Of course, fuzzy searches don't work by magic. Instead, they use several different algorithms to determine the words you meant to search for. The algorithms use different techniques to create a metric that looks for similar words, which then determines the words you meant to use.
These algorithms are called Levenshtein distance, Damerau-Levenshtein distance, and Longest common subsequence (LCS). Let's go over them one by one.
Levenshtein Distance
Levenshtein Distance is one of the first algorithms used by search engines of all types. This algorithm is designed to look at three different metrics, insertion, deletion, and substitution, in order to find the best fit for the potential search terms.
It looks at the smallest possible changes that can be made, assuming that the misspelled word or unknown phrase is something close to a typo or minor grammatical error.
Here are a few examples of each type of metric:
Insertion: The user typed BAT but meant to type BOAT. The search term becomes clear, and the user receives results for boats, not bats.
Deletion: The opposite of insertion, the user typed a longer word than they meant to. For example, they entered COAT but wanted to search for COT. Removing a letter provides them with the results that they want.
Substitution: In this metric, a single letter is swapped out, or substituted, for another one, changing the results to something that the user wants. For example, the user typed in COAT but actually wanted to find the COST of something.
Of course, in order for the Levenshtein Distance to work properly, the searches need to include multiple words. This helps further determine what the keywords were supposed to be.
Damerau-Levenshtein Distance
As the name implies, not only does the Damerau-Levenshtein Distance algorithm include everything that the Levenshtein Distance algorithm does on its own (the insertion, deletion, and substitution metrics), but it also has an additional metric: transposition.
This algorithm also assumes that searchers tend to switch up letters in a word accidentally.
Here's a good example:
- Transposition: The user switched around a few letters, entering CAOT instead of COAT. The algorithm determined that the center letters were transposed and changed them into the correct term.

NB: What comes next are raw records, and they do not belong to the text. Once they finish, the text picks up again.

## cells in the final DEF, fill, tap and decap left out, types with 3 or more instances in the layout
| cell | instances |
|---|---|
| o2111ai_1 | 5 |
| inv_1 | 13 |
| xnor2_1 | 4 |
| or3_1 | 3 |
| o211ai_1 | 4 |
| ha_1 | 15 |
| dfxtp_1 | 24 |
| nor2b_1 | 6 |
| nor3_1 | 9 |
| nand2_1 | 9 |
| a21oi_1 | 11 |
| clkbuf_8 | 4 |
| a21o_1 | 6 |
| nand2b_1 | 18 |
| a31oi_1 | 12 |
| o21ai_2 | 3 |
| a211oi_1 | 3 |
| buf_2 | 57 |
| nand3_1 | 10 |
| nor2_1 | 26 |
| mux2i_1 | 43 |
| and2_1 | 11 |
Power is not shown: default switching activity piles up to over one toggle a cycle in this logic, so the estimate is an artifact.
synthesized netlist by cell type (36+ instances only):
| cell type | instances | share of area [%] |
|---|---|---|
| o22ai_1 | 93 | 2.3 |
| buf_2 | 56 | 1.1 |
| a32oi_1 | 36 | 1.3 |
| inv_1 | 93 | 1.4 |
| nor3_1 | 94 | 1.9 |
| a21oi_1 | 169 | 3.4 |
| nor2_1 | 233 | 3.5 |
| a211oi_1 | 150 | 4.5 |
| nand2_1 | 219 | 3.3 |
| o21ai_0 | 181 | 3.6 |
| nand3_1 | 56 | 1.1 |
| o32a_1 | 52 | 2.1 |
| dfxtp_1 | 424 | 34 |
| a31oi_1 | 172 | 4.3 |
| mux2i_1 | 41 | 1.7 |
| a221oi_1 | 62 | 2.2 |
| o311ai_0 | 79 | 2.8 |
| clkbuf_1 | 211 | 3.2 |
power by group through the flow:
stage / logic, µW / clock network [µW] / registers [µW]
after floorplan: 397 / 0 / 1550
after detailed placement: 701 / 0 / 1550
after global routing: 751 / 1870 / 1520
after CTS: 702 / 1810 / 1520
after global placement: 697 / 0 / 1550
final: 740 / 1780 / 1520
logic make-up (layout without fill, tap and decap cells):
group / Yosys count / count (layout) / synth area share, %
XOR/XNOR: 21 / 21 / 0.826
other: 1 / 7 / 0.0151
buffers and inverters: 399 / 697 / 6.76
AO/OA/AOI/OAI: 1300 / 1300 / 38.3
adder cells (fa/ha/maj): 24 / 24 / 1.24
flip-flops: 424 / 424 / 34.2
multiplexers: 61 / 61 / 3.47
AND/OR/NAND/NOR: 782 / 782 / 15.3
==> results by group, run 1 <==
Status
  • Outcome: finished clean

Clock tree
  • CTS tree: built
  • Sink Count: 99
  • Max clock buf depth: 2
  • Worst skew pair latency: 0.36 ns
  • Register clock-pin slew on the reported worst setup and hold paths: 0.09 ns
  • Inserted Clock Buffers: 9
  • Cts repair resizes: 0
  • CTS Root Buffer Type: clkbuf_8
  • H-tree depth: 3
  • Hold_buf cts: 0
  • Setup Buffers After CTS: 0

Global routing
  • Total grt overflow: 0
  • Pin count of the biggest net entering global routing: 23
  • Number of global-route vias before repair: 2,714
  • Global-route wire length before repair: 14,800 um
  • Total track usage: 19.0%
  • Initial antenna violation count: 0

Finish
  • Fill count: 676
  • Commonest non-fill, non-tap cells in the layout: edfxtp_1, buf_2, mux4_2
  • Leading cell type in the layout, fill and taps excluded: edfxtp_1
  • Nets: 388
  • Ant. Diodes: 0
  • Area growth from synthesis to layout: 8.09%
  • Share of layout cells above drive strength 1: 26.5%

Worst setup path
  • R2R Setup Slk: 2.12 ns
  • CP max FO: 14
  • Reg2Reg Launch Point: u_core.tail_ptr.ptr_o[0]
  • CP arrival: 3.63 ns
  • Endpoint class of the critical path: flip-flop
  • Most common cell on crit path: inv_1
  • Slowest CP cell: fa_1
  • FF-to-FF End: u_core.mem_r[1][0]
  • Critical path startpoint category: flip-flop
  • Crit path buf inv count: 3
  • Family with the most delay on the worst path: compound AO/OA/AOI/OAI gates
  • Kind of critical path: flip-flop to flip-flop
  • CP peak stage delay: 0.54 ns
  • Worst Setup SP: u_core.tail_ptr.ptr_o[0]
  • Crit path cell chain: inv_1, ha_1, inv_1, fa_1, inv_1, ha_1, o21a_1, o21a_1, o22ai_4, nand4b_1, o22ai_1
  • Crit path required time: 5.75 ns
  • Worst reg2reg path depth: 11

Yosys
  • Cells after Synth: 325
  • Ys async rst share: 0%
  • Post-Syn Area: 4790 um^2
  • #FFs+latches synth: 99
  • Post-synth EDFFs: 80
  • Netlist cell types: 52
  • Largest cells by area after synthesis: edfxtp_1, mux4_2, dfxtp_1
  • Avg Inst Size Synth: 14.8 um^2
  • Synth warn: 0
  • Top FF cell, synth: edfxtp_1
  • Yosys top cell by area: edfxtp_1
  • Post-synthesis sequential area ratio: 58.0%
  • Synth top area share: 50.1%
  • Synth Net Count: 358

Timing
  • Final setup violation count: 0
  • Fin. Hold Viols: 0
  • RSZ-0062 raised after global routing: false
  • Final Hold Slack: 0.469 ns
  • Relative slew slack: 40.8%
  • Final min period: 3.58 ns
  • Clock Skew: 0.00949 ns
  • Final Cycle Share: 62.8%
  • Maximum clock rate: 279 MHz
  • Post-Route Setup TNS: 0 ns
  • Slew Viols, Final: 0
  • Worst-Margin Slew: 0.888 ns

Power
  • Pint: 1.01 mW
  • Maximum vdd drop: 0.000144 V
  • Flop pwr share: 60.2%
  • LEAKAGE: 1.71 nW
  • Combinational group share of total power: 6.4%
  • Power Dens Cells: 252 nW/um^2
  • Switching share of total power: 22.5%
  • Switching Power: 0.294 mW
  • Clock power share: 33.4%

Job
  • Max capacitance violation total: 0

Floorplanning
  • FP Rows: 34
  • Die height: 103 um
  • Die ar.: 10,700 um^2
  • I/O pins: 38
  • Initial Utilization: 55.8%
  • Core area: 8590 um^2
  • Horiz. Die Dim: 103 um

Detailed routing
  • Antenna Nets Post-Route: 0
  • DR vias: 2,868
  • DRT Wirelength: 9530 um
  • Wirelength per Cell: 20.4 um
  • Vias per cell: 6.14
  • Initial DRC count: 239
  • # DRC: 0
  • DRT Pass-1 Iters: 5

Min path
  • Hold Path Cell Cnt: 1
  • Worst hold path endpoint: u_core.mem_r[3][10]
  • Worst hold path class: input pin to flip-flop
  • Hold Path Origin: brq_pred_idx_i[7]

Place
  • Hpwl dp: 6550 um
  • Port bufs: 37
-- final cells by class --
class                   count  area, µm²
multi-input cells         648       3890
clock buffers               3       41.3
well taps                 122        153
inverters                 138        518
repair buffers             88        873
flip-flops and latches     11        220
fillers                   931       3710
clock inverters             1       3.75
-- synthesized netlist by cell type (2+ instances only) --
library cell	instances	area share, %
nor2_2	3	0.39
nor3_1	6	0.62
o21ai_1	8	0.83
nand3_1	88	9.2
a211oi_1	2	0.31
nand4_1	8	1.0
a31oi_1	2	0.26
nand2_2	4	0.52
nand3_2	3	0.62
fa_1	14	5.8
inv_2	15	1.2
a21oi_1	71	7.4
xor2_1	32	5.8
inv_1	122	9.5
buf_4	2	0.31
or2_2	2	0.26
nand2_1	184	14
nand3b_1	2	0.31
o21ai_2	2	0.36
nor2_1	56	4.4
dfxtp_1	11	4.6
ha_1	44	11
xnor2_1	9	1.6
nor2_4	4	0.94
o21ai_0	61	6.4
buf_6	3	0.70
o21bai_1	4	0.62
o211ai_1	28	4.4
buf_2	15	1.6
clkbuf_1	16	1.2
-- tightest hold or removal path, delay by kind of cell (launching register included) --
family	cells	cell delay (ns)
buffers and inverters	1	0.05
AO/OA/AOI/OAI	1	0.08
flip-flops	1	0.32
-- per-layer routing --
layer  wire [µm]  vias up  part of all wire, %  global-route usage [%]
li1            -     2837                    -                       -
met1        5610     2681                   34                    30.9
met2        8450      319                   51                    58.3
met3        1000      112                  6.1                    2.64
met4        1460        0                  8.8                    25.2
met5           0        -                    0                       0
===== config.mk =====
export PLATFORM = sky130hd
export DESIGN_NAME = rf_scrubber_flat
export DESIGN_NICKNAME = d
export VERILOG_FILES = /design/src/rtl/rf_scrubber_if.sv /design/src/rtl/rf_scrubber.sv /design/src/flat_wrapper.sv
export SDC_FILE = /design/constraint.sdc
export NUM_CORES = 1
export LEC_CHECK = 0
export ABC_AREA = 1
export CORE_UTILIZATION = 30
export DETAILED_ROUTE_END_ITERATION = 7
export GPL_TIMING_DRIVEN = 0
export HOLD_SLACK_MARGIN = 0.12
export SLEW_MARGIN = 20
export SYNTH_ARGS = -nofsm -noshare
export SYNTH_HDL_FRONTEND = slang
export SYNTH_SLANG_ARGS = --single-unit

===== constraint.sdc =====
create_clock -name clk -period 4.3 [get_ports clk]
set_input_delay 0.86 -clock clk [delete_from_list [all_inputs] [get_ports clk]]
set_output_delay 0.86 -clock clk [all_outputs]
set_load 0.02 [all_outputs]

===== src/rtl/rf_scrubber_if.sv =====
// Scrubber <-> register-file spare-port and alert bundle.
// master = scrubber side, slave = register-file wrapper / alert consumer side.
interface rf_scrubber_if;
  logic       enable_i;
  logic       port_free_i;
  logic       scrub_req_o;
  logic [4:0] scrub_raddr_o;
  logic       ecc_err_i;
  logic       alert_minor_o;
  logic       alert_major_o;
  logic [7:0] err_cnt_o;
  logic [4:0] err_addr_o;
  logic       sweep_done_o;

  modport master (
    input  enable_i, port_free_i, ecc_err_i,
    output scrub_req_o, scrub_raddr_o, alert_minor_o, alert_major_o,
           err_cnt_o, err_addr_o, sweep_done_o
  );

  modport slave (
    output enable_i, port_free_i, ecc_err_i,
    input  scrub_req_o, scrub_raddr_o, alert_minor_o, alert_major_o,
           err_cnt_o, err_addr_o, sweep_done_o
  );
endinterface


===== src/rtl/rf_scrubber.sv =====
// Background register-file ECC scrubber: reads x1..x31 on the spare port every SCRUB_INTERVAL idle cycles.
// Latency: alerts/status register one edge after the completing read; stalls in READ until port_free_i.
// Optional error counter and major alert enabled by CV32E40S_RF_SCRUB_ERRCNT_EN (tied to 0 otherwise).
module rf_scrubber #(
  parameter int unsigned SCRUB_INTERVAL  = 64,
  parameter int unsigned MAJOR_THRESHOLD = 4
) (
  input  logic           clk,
  input  logic           rst,
  rf_scrubber_if.master  sif
);

  typedef enum logic [1:0] {
    ST_IDLE,
    ST_WAIT,
    ST_READ
  } state_e;

  localparam logic [15:0] IVL_RELOAD = 16'(SCRUB_INTERVAL - 1);

  state_e      state_q, state_d;
  logic [15:0] ivl_q, ivl_d;
  logic [4:0]  addr_q, addr_d;
  logic [4:0]  err_addr_q, err_addr_d;
  logic        minor_q, minor_d;
  logic        sweep_q, sweep_d;

  logic rd_done;
  logic rd_err;

  // A read only counts when the pipeline leaves the spare port free; ecc_err_i is meaningless otherwise.
  assign rd_done = (state_q == ST_READ) && sif.port_free_i;
  assign rd_err  = rd_done && sif.ecc_err_i;

  always_comb begin
    state_d    = state_q;
    ivl_d      = ivl_q;
    addr_d     = addr_q;
    err_addr_d = err_addr_q;
    minor_d    = rd_err;
    sweep_d    = rd_done && !sif.ecc_err_i && (addr_q == 5'd31);

    if (rd_err) begin
      err_addr_d = addr_q;
    end

    unique case (state_q)
      ST_IDLE: begin
        if (sif.enable_i) begin
          state_d = ST_WAIT;
          ivl_d   = IVL_RELOAD;
        end
      end
      ST_WAIT: begin
        if (!sif.enable_i) begin
          state_d = ST_IDLE;
        end else if (ivl_q == 16'd0) begin
          state_d = ST_READ;
        end else begin
          ivl_d = ivl_q - 16'd1;
        end
      end
      ST_READ: begin
        // A completing read is recorded even if enable drops in the same cycle.
        if (rd_done) begin
          addr_d  = (addr_q == 5'd31) ? 5'd1 : addr_q + 5'd1;
          ivl_d   = IVL_RELOAD;
          state_d = sif.enable_i ? ST_WAIT : ST_IDLE;
        end else if (!sif.enable_i) begin
          state_d = ST_IDLE;
        end
      end
      default: begin
        state_d = ST_IDLE;
      end
    endcase
  end

  always_ff @(posedge clk) begin
    if (rst) begin
      state_q    <= ST_IDLE;
      ivl_q      <= 16'd0;
      addr_q     <= 5'd1;
      err_addr_q <= 5'd0;
      minor_q    <= 1'b0;
      sweep_q    <= 1'b0;
    end else begin
      state_q    <= state_d;
      ivl_q      <= ivl_d;
      addr_q     <= addr_d;
      err_addr_q <= err_addr_d;
      minor_q    <= minor_d;
      sweep_q    <= sweep_d;
    end
  end

  assign sif.scrub_req_o   = (state_q == ST_READ);
  assign sif.scrub_raddr_o = addr_q;
  assign sif.alert_minor_o = minor_q;
  assign sif.err_addr_o    = err_addr_q;
  assign sif.sweep_done_o  = sweep_q;

`ifdef CV32E40S_RF_SCRUB_ERRCNT_EN
  logic [7:0] cnt_q, cnt_d;
  logic       major_q, major_d;

  // Major alert tracks the post-increment count so it rises together with err_cnt_o.
  always_comb begin
    cnt_d = cnt_q;
    if (rd_err && (cnt_q != 8'hFF)) begin
      cnt_d = cnt_q + 8'd1;
    end
    major_d = major_q || (cnt_d >= 8'(MAJOR_THRESHOLD));
  end

  always_ff @(posedge clk) begin
    if (rst) begin
      cnt_q   <= 8'd0;
      major_q <= 1'b0;
    end else begin
      cnt_q   <= cnt_d;
      major_q <= major_d;
    end
  end

  assign sif.err_cnt_o     = cnt_q;
  assign sif.alert_major_o = major_q;
`else
  logic [7:0] unused_major_threshold;
  assign unused_major_threshold = 8'(MAJOR_THRESHOLD);
  assign sif.err_cnt_o     = 8'd0;
  assign sif.alert_major_o = 1'b0;
`endif

endmodule


===== src/flat_wrapper.sv =====
// flat-port wrapper written by rule: the top's interface ports become plain ports
module rf_scrubber_flat 
#(
  parameter int unsigned SCRUB_INTERVAL  = 64,
  parameter int unsigned MAJOR_THRESHOLD = 4
)
  (clk, rst, sif_enable_i, sif_port_free_i, sif_ecc_err_i, sif_scrub_req_o, sif_scrub_raddr_o, sif_alert_minor_o, sif_alert_major_o, sif_err_cnt_o, sif_err_addr_o, sif_sweep_done_o);
  rf_scrubber_if sif_i ();
  input  logic clk;
  input  logic rst;
  input wire logic [$bits(sif_i.enable_i)-1:0] sif_enable_i;
  input wire logic [$bits(sif_i.port_free_i)-1:0] sif_port_free_i;
  input wire logic [$bits(sif_i.ecc_err_i)-1:0] sif_ecc_err_i;
  output wire logic [$bits(sif_i.scrub_req_o)-1:0] sif_scrub_req_o;
  output wire logic [$bits(sif_i.scrub_raddr_o)-1:0] sif_scrub_raddr_o;
  output wire logic [$bits(sif_i.alert_minor_o)-1:0] sif_alert_minor_o;
  output wire logic [$bits(sif_i.alert_major_o)-1:0] sif_alert_major_o;
  output wire logic [$bits(sif_i.err_cnt_o)-1:0] sif_err_cnt_o;
  output wire logic [$bits(sif_i.err_addr_o)-1:0] sif_err_addr_o;
  output wire logic [$bits(sif_i.sweep_done_o)-1:0] sif_sweep_done_o;
  assign sif_i.enable_i = sif_enable_i;
  assign sif_i.port_free_i = sif_port_free_i;
  assign sif_i.ecc_err_i = sif_ecc_err_i;
  assign sif_scrub_req_o = sif_i.scrub_req_o;
  assign sif_scrub_raddr_o = sif_i.scrub_raddr_o;
  assign sif_alert_minor_o = sif_i.alert_minor_o;
  assign sif_alert_major_o = sif_i.alert_major_o;
  assign sif_err_cnt_o = sif_i.err_cnt_o;
  assign sif_err_addr_o = sif_i.err_addr_o;
  assign sif_sweep_done_o = sif_i.sweep_done_o;
  rf_scrubber #(.SCRUB_INTERVAL(SCRUB_INTERVAL), .MAJOR_THRESHOLD(MAJOR_THRESHOLD)) u_core (.clk(clk), .rst(rst), .sif(sif_i));
endmodule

As with the Levenshtein Distance algorithm, the Damerau-Levenshtein Distance algorithm works best when a keyword string is entered. However, since it can fix words with transposed letters, it also performs well with a single keyword search term.
Longest Common Subsequence (LCS)
The Longest Common Subsequence algorithm works similarly to the Levenshtein Distance algorithm. It looks at the entered words to see what can be inserted or deleted to determine the preferred keyword search terms.
However, unlike the Levenshtein Distance algorithm, which looks for the least number of changes that need to be made, the Longest Common Subsequence algorithm lives up to its name and looks for the longest subsequence or highest number of changes required to determine the search term.
For example, the LCS algorithm would make the following change:
- Looking For Common Strings: The user enters ABCD into the search engine. While looking for the common strings, the LCS algorithm finds a string that consists of the same three letters, turning the search term into ACBAD, an acronym. The two three-lettered strings are ABC and ACB.
Again, using a string of words would make the search parameters more accurate, allowing the Longest Common Subsequence algorithm to best do its job.